What this task involves. Wherever "under" appears in a line of the listing, report that line.

The data.
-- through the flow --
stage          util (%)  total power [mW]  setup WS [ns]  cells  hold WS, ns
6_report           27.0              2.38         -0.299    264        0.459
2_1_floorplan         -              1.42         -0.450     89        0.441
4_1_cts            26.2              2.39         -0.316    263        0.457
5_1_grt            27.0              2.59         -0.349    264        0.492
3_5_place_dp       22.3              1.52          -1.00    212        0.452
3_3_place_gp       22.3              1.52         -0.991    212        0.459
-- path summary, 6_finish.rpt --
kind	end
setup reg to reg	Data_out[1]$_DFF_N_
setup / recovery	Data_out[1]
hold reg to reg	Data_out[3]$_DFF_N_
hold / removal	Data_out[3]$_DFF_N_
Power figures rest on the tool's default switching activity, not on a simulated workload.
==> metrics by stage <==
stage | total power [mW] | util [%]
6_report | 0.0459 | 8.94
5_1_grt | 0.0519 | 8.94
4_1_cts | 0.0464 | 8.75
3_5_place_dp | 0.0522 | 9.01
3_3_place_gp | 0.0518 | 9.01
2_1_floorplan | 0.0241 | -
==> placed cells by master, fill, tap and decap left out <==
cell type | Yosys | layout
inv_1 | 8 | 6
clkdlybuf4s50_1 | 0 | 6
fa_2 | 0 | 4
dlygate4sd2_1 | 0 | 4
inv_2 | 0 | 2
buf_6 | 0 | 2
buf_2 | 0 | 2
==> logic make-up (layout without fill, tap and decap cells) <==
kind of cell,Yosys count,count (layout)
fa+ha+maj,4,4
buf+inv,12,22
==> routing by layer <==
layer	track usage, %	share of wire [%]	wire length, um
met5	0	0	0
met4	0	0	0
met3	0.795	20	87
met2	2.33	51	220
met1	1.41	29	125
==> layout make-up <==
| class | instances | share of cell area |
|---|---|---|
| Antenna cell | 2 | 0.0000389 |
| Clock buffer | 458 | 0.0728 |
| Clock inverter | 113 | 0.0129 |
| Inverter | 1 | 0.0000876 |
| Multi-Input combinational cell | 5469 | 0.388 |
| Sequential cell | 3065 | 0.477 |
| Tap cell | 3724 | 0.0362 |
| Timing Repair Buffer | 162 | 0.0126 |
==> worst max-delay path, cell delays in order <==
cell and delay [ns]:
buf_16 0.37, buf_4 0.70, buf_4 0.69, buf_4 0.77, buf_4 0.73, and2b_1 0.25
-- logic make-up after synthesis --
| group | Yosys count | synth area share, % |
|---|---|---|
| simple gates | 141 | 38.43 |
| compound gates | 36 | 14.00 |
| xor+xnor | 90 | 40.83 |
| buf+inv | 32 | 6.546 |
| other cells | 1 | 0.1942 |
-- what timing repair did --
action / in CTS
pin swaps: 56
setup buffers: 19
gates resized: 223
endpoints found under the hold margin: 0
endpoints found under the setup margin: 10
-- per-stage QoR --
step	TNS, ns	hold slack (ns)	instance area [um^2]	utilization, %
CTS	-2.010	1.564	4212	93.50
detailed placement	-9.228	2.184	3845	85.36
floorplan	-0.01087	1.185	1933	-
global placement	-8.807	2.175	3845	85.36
`timescale 1ns / 1ps
module EX(
    input [31:0] RSE,
    input [31:0] RTE,
    input [31:0] IRE,
    input [31:0] EXTE,
    output [31:0] ALUout
    );
	parameter	op_r = 6'b000000,
				op_addi = 6'b001000,
				op_addiu = 6'b001001,
				op_ori = 6'b001101,
				op_lui = 6'b001111,
				op_lw = 6'b100011,
				op_sw = 6'b101011,
				op_beq = 6'b000100,
				op_bne = 6'b000101,
				op_j = 6'b000010,
				op_jal = 6'b000011,
				func_add = 6'b100000,
				func_addu = 6'b100001,
				func_sub = 6'b100010,
				func_subu = 6'b100011,
				func_and = 6'b100100,
				func_or = 6'b100101,
				func_xor = 6'b100110,
				func_sll = 6'b000000,
				func_srl = 6'b000010,
				func_jr   = 6'b001000;
	wire [31:0] A;
	wire [31:0] B;
	wire [31:0] Out;
	wire [3:0] ALUop;
	MUX_2_1_32bits MUX_A(RSE,IRE,ALUSrcA,A);
	MUX_2_1_32bits MUX_B(RTE,EXTE,ALUSrcB,B);
	ALU ALU1(A,B,ALUop,Out);
	assign ALUop = (IRE[31:26] == op_r && (IRE[5:0] == func_add || IRE[5:0] == func_addu)) ||
				   IRE[31:26] == op_addiu || IRE[31:26] == op_addi || IRE[31:26] == op_lw || IRE[31:26] == op_sw ? 0 :
				   IRE[31:26] == op_r && (IRE[5:0] == func_sub || IRE[5:0] == func_subu) ? 1 :
				   IRE[31:26] == op_r && IRE[5:0] == func_and ? 2 :
				   (IRE[31:26] == op_r && IRE[5:0] == func_or) || (IRE[31:26] == op_ori) ? 3 :
				   IRE[31:26] == op_lui ? 4 :
				   IRE[31:26] == op_r && IRE[5:0] == func_sll ? 5 :
				   IRE[31:26] == op_r && IRE[5:0] == func_srl ? 6 :
				   IRE[31:26] == op_r && IRE[5:0] == func_xor ? 7 :
				   15;
	assign ALUSrcA = IRE[31:26] == op_r && (IRE[5:0] == func_srl || IRE[5:0] == func_sll) ? 1 : 0;
	assign ALUSrcB = IRE[31:26] == op_r && IRE[5:0] != func_jr && IRE != 0 ? 0 : 1;
	assign ALUout = Out;
endmodule

===== flow/run.sh =====
#!/bin/bash
# OpenROAD 26Q1-2900-gdf79404cd8, Yosys 0.63+post, stock flow scripts
make -C /OpenROAD-flow-scripts/flow DESIGN_CONFIG=/design/flow/config.mk WORK_HOME=/design/flow/orfs finish

===== flow/config.mk =====
export PLATFORM = sky130hd
export DESIGN_NAME = EX
export DESIGN_NICKNAME = EX
export VERILOG_FILES = /design/flow/design.v
export SDC_FILE = /design/flow/constraint.sdc
export NUM_CORES = 4
export LEC_CHECK = 1
export CORE_UTILIZATION = 30

===== flow/constraint.sdc =====
current_design EX

set clk_period 23.9
set clk_io_pct 0.2

create_clock -name clk0 -period $clk_period

set non_clock_inputs [all_inputs -no_clocks]
set_input_delay [expr $clk_period * $clk_io_pct] -clock clk0 $non_clock_inputs
set_output_delay [expr $clk_period * $clk_io_pct] -clock clk0 [all_outputs]
===== flow/design.v =====
module LedBarMux
    (
    input [7:0] cpuDO,
    input [7:0] cpuDI,
    input [7:0] portFFDO,
    input [7:0] debugreg,
    input [1:0]	sw,
    output wire [7:0] LEDoutData
    );
reg [7:0] selectedData;
always @* begin
    if (sw == 2'b0)
        selectedData = cpuDO;
    else if (sw == 2'b01)
        selectedData = cpuDI;
    else if (sw == 2'b10)
        selectedData = debugreg;
    else
        selectedData = portFFDO;    
    end                          
    assign LEDoutData = ~selectedData;
endmodule

===== flow/run.sh =====
#!/bin/bash
# OpenROAD 26Q1-2900-gdf79404cd8, Yosys 0.63+post, stock flow scripts
make -C /OpenROAD-flow-scripts/flow DESIGN_CONFIG=/design/flow/config.mk WORK_HOME=/design/flow/orfs finish

===== flow/config.mk =====
export PLATFORM = sky130hd
export DESIGN_NAME = LedBarMux
export DESIGN_NICKNAME = LedBarMux
export VERILOG_FILES = /design/flow/design.v
export SDC_FILE = /design/flow/constraint.sdc
export NUM_CORES = 4
export LEC_CHECK = 1
export CORE_AREA = 10 10 70 70
export DIE_AREA = 0 0 80 80

===== flow/constraint.sdc =====
current_design LedBarMux

set clk_period 1.9
set clk_io_pct 0.2

create_clock -name clk0 -period $clk_period

set non_clock_inputs [all_inputs -no_clocks]
set_input_delay [expr $clk_period * $clk_io_pct] -clock clk0 $non_clock_inputs
set_output_delay [expr $clk_period * $clk_io_pct] -clock clk0 [all_outputs]

==> results.sh <==
# yosys + openroad results
export IMPL_status="finished clean"
export IMPL_post_place_ws_ps=-547
export IMPL_hold_viol_final=0
export IMPL_area_leaders="mux4_2 (80%), inv_1 (13%), buf_6 (5.0%), clkbuf_2 (2.2%)"
export IMPL_die_w_um=80
export IMPL_die_area_um2=6400
export IMPL_final_cell_mix="clkdlybuf4s50_1 (27), mux4_2 (8), inv_2 (6)"
export IMPL_initial_utilization_pct=6.63
export IMPL_ys_types=4
export IMPL_fmax_mhz=534
export IMPL_tightest_slew_ps=121
export IMPL_placed_area_um2=723
export IMPL_vias=332
export IMPL_avgSynthCellArea_um2=12.6
export IMPL_drv_cap=0
export IMPL_row_count=21
export IMPL_core_region_area_um2=3420
export IMPL_endpoint_kind="primary output"
export IMPL_ant_nets=0
export IMPL_use_met3_pct=0.795
export IMPL_dr_first_iter_drc_count=5
export IMPL_worstHoldPathType="in2out"
export IMPL_final_common_cell="clkdlybuf4s50_1"
export IMPL_boundaryPins=42
export IMPL_busiest_layer="met2"
export IMPL_grt_pass1_wl_um=2030
export IMPL_viasPerCell=2.99
export IMPL_slew_headroom_pct=91.9
export IMPL_yosysTopAreaCellShare_pct=79.6
export IMPL_arrival_ps=1490
export IMPL_criticalPathCategory="in2out"
export IMPL_use_met1_pct=3.89
export IMPL_power_per_cell_area_nw_per_um2=198
export IMPL_warning_count=33
export IMPL_synth_area_um2=226
export IMPL_layout_drive_gt1_share_pct=35.4
export IMPL_top_area_cell="mux4_2"
export IMPL_yosysSeqAreaShare_pct=0
export IMPL_setup_violations=0
export IMPL_setup_tns_ps=0
export IMPL_slew_violations=0
export IMPL_grt_usage_pct=4.04
export IMPL_final_setup_worst_slack_ps=26.8
export IMPL_period_needed_ps=1870
export IMPL_first_pass_iters=2
export IMPL_cp_slowest_cell="mux4_2"
export IMPL_antennaDiodeCount=0
export IMPL_drc=0
export IMPL_power_leakage_nw=0.353
export IMPL_gp_congestion=0.687
export IMPL_fillCellCount=381
export IMPL_grt_max_degree=7
export IMPL_wirelength_um=1400
export IMPL_path_cells="clkdlybuf4s50_1, mux4_2, inv_2, dlygate4sd2_1"
export IMPL_fp_dieH_um=80
export IMPL_final_area_um2=773
export IMPL_yosys_warnings=1
export IMPL_seqCellArea_um2=0
export IMPL_port_buffers=42
export IMPL_yosysChipArea_um2=226
export IMPL_antenna_found_initial=0
export IMPL_wl_per_cell_um=12.6
export IMPL_gr_usage_met2_pct=8.75
export IMPL_synthCells=18
export IMPL_finalCritPeriodShare_pct=98.6
export IMPL_ys_cells=18
export IMPL_area_delta_synth_final_pct=241
export IMPL_holdWs_ps=1220
export IMPL_nClkBuffers=0
export IMPL_required_ps=1520
export IMPL_hpwl_um=1290
export IMPL_grt_ovfl_total=0
export IMPL_ff_count=0
export IMPL_critPathMaxStageDelay_ps=470
export IMPL_cp_start_kind="input pin"
export IMPL_critPathMaxFanout=1
export IMPL_grt_pass1_vias=383
export IMPL_cts_hold_buf=0
export IMPL_ir_worst_vdd_uv=36.3
## logic make-up after synthesis
family,synth area share [%]
buf+inv,20.4
mux,79.6
## synthesized netlist by cell type
cell	number
buf_6	1
clkbuf_2	1
inv_1	8
mux4_2	8
## metrics by stage
step | util [%] | cells | total power, mW
after floorplan | - | 18 | 0.0408
after global placement | 21.2 | 107 | 0.153
after detailed placement | 21.2 | 107 | 0.155
after CTS | 21.5 | 109 | 0.150
after global routing | 22.6 | 111 | 0.165
final | 22.6 | 111 | 0.153
## area by class of cell
cell class / count / area, um^2 / area share (%)
tap: 46 / 57.6 / 7.44
inverter: 8 / 30.0 / 3.88
timing repair buffer: 49 / 505 / 65.4
multi-input combinational: 8 / 180 / 23.3
## metal layers
layer / up-vias / wire (um)
li1: 162 / -
met1: 161 / 441
met2: 9 / 912
met3: 0 / 44
met4: 0 / 0
met5: - / 0
## report_power, final
| part | switching, mW | internal [mW] | total [mW] |
|---|---|---|---|
| logic | 0.0333 | 0.120 | 0.153 |
| registers | 0 | 0 | 0 |
| clock network | 0 | 0 | 0 |
| total | 0.0333 | 0.120 | 0.153 |
## path summary, 6_finish.rpt
kind                     from            end  depth (start not counted)
setup / recovery  portFFDO[5]  LEDoutData[5]                          4
hold / removal       cpuDO[7]  LEDoutData[7]                          4
## worst max-delay path: cells and delay by family
kind | cells | cell delay [ps]
multiplexers | 1 | 470
buffers and inverters | 3 | 630
## timing repair
item	CTS	global route
setup endpoints to repair	8	6
pin swaps	0	0
buffers inserted	2	2
gates resized	19	13
Power figures rest on the tool's default switching activity, not on a simulated workload.
--- flow/constraint.sdc ---
current_design IR_Memory

set clk_period 2.4
set clk_io_pct 0.2

create_clock -name clk0 -period $clk_period

set non_clock_inputs [all_inputs -no_clocks]
set_input_delay [expr $clk_period * $clk_io_pct] -clock clk0 $non_clock_inputs
set_output_delay [expr $clk_period * $clk_io_pct] -clock clk0 [all_outputs]
--- flow/run.sh ---
#!/bin/bash
# OpenROAD 26Q1-2900-gdf79404cd8, Yosys 0.63+post, stock flow scripts
make -C /OpenROAD-flow-scripts/flow DESIGN_CONFIG=/design/flow/config.mk WORK_HOME=/design/flow/orfs finish
--- flow/design.v ---
module IR_Memory #(
    parameter IR_MEM_SIZE = 1000
) (
    input wire [31:0] PC,
    output reg [31:0] instruction
);
    reg [31:0] ir_mem [IR_MEM_SIZE-1:0];
    integer i; 
    initial begin
        ir_mem[0] = 32'h01095820;  
        ir_mem[1] = 32'h01496022;  
        ir_mem[2] = 32'h08000003;  
        ir_mem[3] = 32'h01686820;  
        ir_mem[4] = 32'h018A7020;  
        ir_mem[5] = 32'hAD0E0008;  
        ir_mem[6] = 32'hAD2D000C;  
		ir_mem[7] = 32'h8D2E000C;  
        ir_mem[8] = 32'h8D0D0008;  
		ir_mem[9] = 32'h114EFFF9;  
        for (i = 12; i < IR_MEM_SIZE; i = i + 1) begin
            ir_mem[i] = 32'h00000000;  
        end
    end
    always @(*) begin
        instruction <= ir_mem[PC>>2];
    end
endmodule
--- flow/config.mk ---
export PLATFORM = sky130hd
export DESIGN_NAME = IR_Memory
export DESIGN_NICKNAME = IR_Memory
export VERILOG_FILES = /design/flow/design.v
export SDC_FILE = /design/flow/constraint.sdc
export NUM_CORES = 4
export LEC_CHECK = 1
export CORE_AREA = 10 10 70 70
export DIE_AREA = 0 0 80 80
export SYNTH_MEMORY_MAX_BITS = 65536
File: design/flow/constraint.sdc
current_design REG_Memory

set clk_period 10.1
set clk_io_pct 0.2

create_clock -name clk0 -period $clk_period [get_ports {clk}]

set non_clock_inputs [all_inputs -no_clocks]
set_input_delay [expr $clk_period * $clk_io_pct] -clock clk0 $non_clock_inputs
set_output_delay [expr $clk_period * $clk_io_pct] -clock clk0 [all_outputs]
File: design/flow/run.sh
#!/bin/bash
# OpenROAD 26Q1-2900-gdf79404cd8, Yosys 0.63+post, stock flow scripts
make -C /OpenROAD-flow-scripts/flow DESIGN_CONFIG=/design/flow/config.mk WORK_HOME=/design/flow/orfs finish
File: design/flow/design.v
module REG_Memory(
    input wire [4:0]reg_1,
    input wire [4:0]reg_2,
    input wire [4:0]write_reg,
    input wire [31:0]write_data,
	input wire clk,
    input wire reg_write,
    input wire reg_dst,
    output reg [31:0]read_data_1,
    output reg [31:0]read_data_2
);
    reg [31:0]reg_mem[31:0];
    integer i;
    initial begin
        for(i = 0; i < 32; i = i+1)begin
            reg_mem[i] = 0;
        end
		reg_mem[8] = 32'd5;
		reg_mem[9] = 32'd10;
		reg_mem[10] = 32'd20;
    end
    always@(reg_1 or reg_2)begin
        read_data_1 = reg_mem[reg_1];
        read_data_2 = reg_mem[reg_2];
    end
    always@(posedge clk)begin
        if(reg_write == 1)begin
            if((reg_dst == 1) && (write_reg != 0))begin
				reg_mem[write_reg] <= write_data;
            end
            else if (reg_2 != 0) begin
				reg_mem[reg_2] <= write_data;
            end
        end
    end
endmodule
File: design/flow/config.mk
export PLATFORM = sky130hd
export DESIGN_NAME = REG_Memory
export DESIGN_NICKNAME = REG_Memory
export VERILOG_FILES = /design/flow/design.v
export SDC_FILE = /design/flow/constraint.sdc
export NUM_CORES = 4
export LEC_CHECK = 1
export CORE_UTILIZATION = 50
==> flow_summary.json <==
{
  "chip_area_mm2": 0.0937,
  "edf_count": 1024,
  "clock-root-buffer": "clkbuf_16",
  "dp_cells": 3531,
  "setup_ws_ns": 2.58,
  "drt_iter0_drc": 1737,
  "row_count": 111,
  "ctsHtreeMaxLevel": 3,
  "worstPathRequired_ns": 8.08,
  "cts_setup_buffers": 0,
  "postSynthCellCount": 2228,
  "grt_pass1_wl_um": 204000,
  "dp_hpwl_um": 81400,
  "ir_worst_vdd_v": 0.000193,
  "slowest_stage": "nor4_1",
  "common_cells": "1,024 x edfxtp_1, 476 x mux4_2, 174 x o22ai_1, 72 x mux2i_1, 70 x clkbuf_1",
  "endpoint": "read_data_1[18]",
  "cts_buffers": 104,
  "antenna_found_initial": 0,
  "cts_tree": "done",
  "grt_max_degree": 98,
  "crit_path_frequent_cell": "clkdlybuf4s50_1",
  "yosysWarnings": 1,
  "synth_top_area_share_pct": 66.5,
  "critical_path_depth": 6,
  "end_kind": "output port",
  "drtAntennaViolNets": 0,
  "portBuffers": 113,
  "rsz0062_at_grt": "no",
  "post-route-min-period_ns": 7.52,
  "netlist_area_mm2": 0.0462,
  "clkTransAtPathRegs_ns": 0.06,
  "drc": 0,
  "cts.sinks": 1024,
  "status": "complete, no violations",
  "place_ws_ns": 2.69,
  "power_mw": 9.43,
  "ff_type": "edfxtp_1",
  "dr.pass1.iters": 5,
  "max_stage_delay_ns": 0.83,
  "path_delay_family": "buffers and inverters",
  "clockBufferDepth": 3,
  "initial_core_util_pct": 50.4,
  "crit_buf_inv": 3,
  "async_reset_ff_share_pct": 0,
  "power_density_mw_per_mm2": 178,
  "drt-total-wl_um": 142000,
  "synth_cell_types": 52,
  "maxSlewHeadroom_pct": 33.9,
  "p_leak_nw": 16.5,
  "max_freq_mhz": 133,
  "worstMarginPinSlew_ns": 0.989,
  "arrival_ns": 5.50,
  "area_growth_pct": 14.7,
  "largest_reg_flops": 1024,
  "hold_ws_ns": 2.16,
  "largestRegisters": "reg_mem x1024",
  "most_common_cell": "edfxtp_1",
  "avgSynthCellArea_um2": 20.7,
  "core_mm2": 0.0917,
  "crit_start": "reg_1[3]",
  "grt-ovfl-total": 0,
  "wl_per_cell_um": 38.1,
  "hold_viol": 0,
  "die_height_um": 306,
  "cp_max_fo": 21,
  "slew_viol_final": 0,
  "grt_pass1_vias": 29347,
  "die_w_um": 306,
  "vias_per_cell": 6.98,
  "hp-class": "in2reg",
  "ys_cells": 2228,
  "fin_tns_setup_ns": 0,
  "hold_buffers": 0,
  "top_register": "reg_mem",
  "criticalPathCategory": "in2out",
  "cts-resized-gates": 0,
  "drv_cap": 0,
  "track_usage_pct": 35.1,
  "ios": 114,
  "netlist_top_cells_area": "edfxtp_1 67%, mux4_2 23%, o22ai_1 2.4%",
  "worstPathCellList": "clkdlybuf4s50_1 > or3b_2 > buf_4 > o22ai_1 > nor4_1 > clkdlybuf4s50_1",
  "start_kind": "primary input",
  "yosysTopAreaCell": "edfxtp_1",
  "setup_viol": 0,
  "yosysChipArea_mm2": 0.0462,
  "finalClockPeriodUsage_pct": 74.4,
  "gp_congestion": 0.915,
  "warnings": 26,
  "fill_cells": 6485,
  "synth-seq-cells": 1024,
  "ys_seq_share_pct": 66.5,
  "num_vias": 25958,
  "layoutNonFillerInstCount": 3719,
  "layout-drive-gt1-share_pct": 32.9
}
## power breakdown
group / internal (mW) / switching, mW / total, mW
logic: 0.378 / 0.469 / 0.847
clock network: 2.22 / 1.57 / 3.79
registers: 4.76 / 0.0322 / 4.79
## through the flow
stage,utilization [%],area (µm²)
6_report,57.8,53000
5_1_grt,57.8,53000
4_1_cts,57.8,53000
3_5_place_dp,54.2,49700
3_3_place_gp,54.2,49700
2_1_floorplan,-,46300
## worst min path at each step
| stage | start | end | slack, ns | cells after the start |
|---|---|---|---|---|
| 6_report | write_data[19] | reg_mem[0][19] | 2.16 | 2 |
| 5_1_grt | write_data[19] | reg_mem[0][19] | 2.19 | 2 |
| 4_1_cts | write_data[19] | reg_mem[26][19] | 2.14 | 2 |
## metal layers
metal	routed length, µm	track usage (%)
met1	41200	42.6
met2	67100	49.4
met3	27200	28.4
met4	5710	10.8
met5	385	3.72
## cell usage in the layout (no fill, tap or decap), drive strengths merged, types with 5 or more instances in the layout
master,instances
a211oi,20
a21oi,10
a22oi,45
buf,156
bufinv,12
clkbuf,131
clkdlybuf4s50,109
clkinv,40
conb,32
edfxtp,1024
inv,8
mux2i,72
mux4,476
nand2,15
nand3,23
nand4,11
nor2,9
nor2b,5
nor3,28
nor4,39
o221ai,24
o22a,23
o22ai,174
or3,5
## layout make-up
type                            count  area [µm²]  area share [%]
Timing Repair Buffer              265        2350            4.44
Multi-Input combinational cell   1050       15100            28.4
Sequential cell                  1024       30700            58.0
Clock buffer                      131        2750            5.18
Antenna cell                        2        5.00         0.00944
Tap cell                         1186        1480            2.80
Inverter                            6        22.5          0.0425
Clock inverter                     55         573            1.08
## logic make-up (layout without fill, tap and decap cells)
kind of cell	count (synthesis)	after routing	share of synthesized area, %
buffers and inverters	185	457	1.96
AND/OR/NAND/NOR	151	151	1.84
flip-flops	1024	1024	66.5
AND-OR/OR-AND	318	318	4.90
multiplexers	549	549	24.8
other	1	34	0.00811
Power figures rest on the tool's default switching activity, not on a simulated workload.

Task response.
endpoints found under the hold margin: 0
endpoints found under the setup margin: 10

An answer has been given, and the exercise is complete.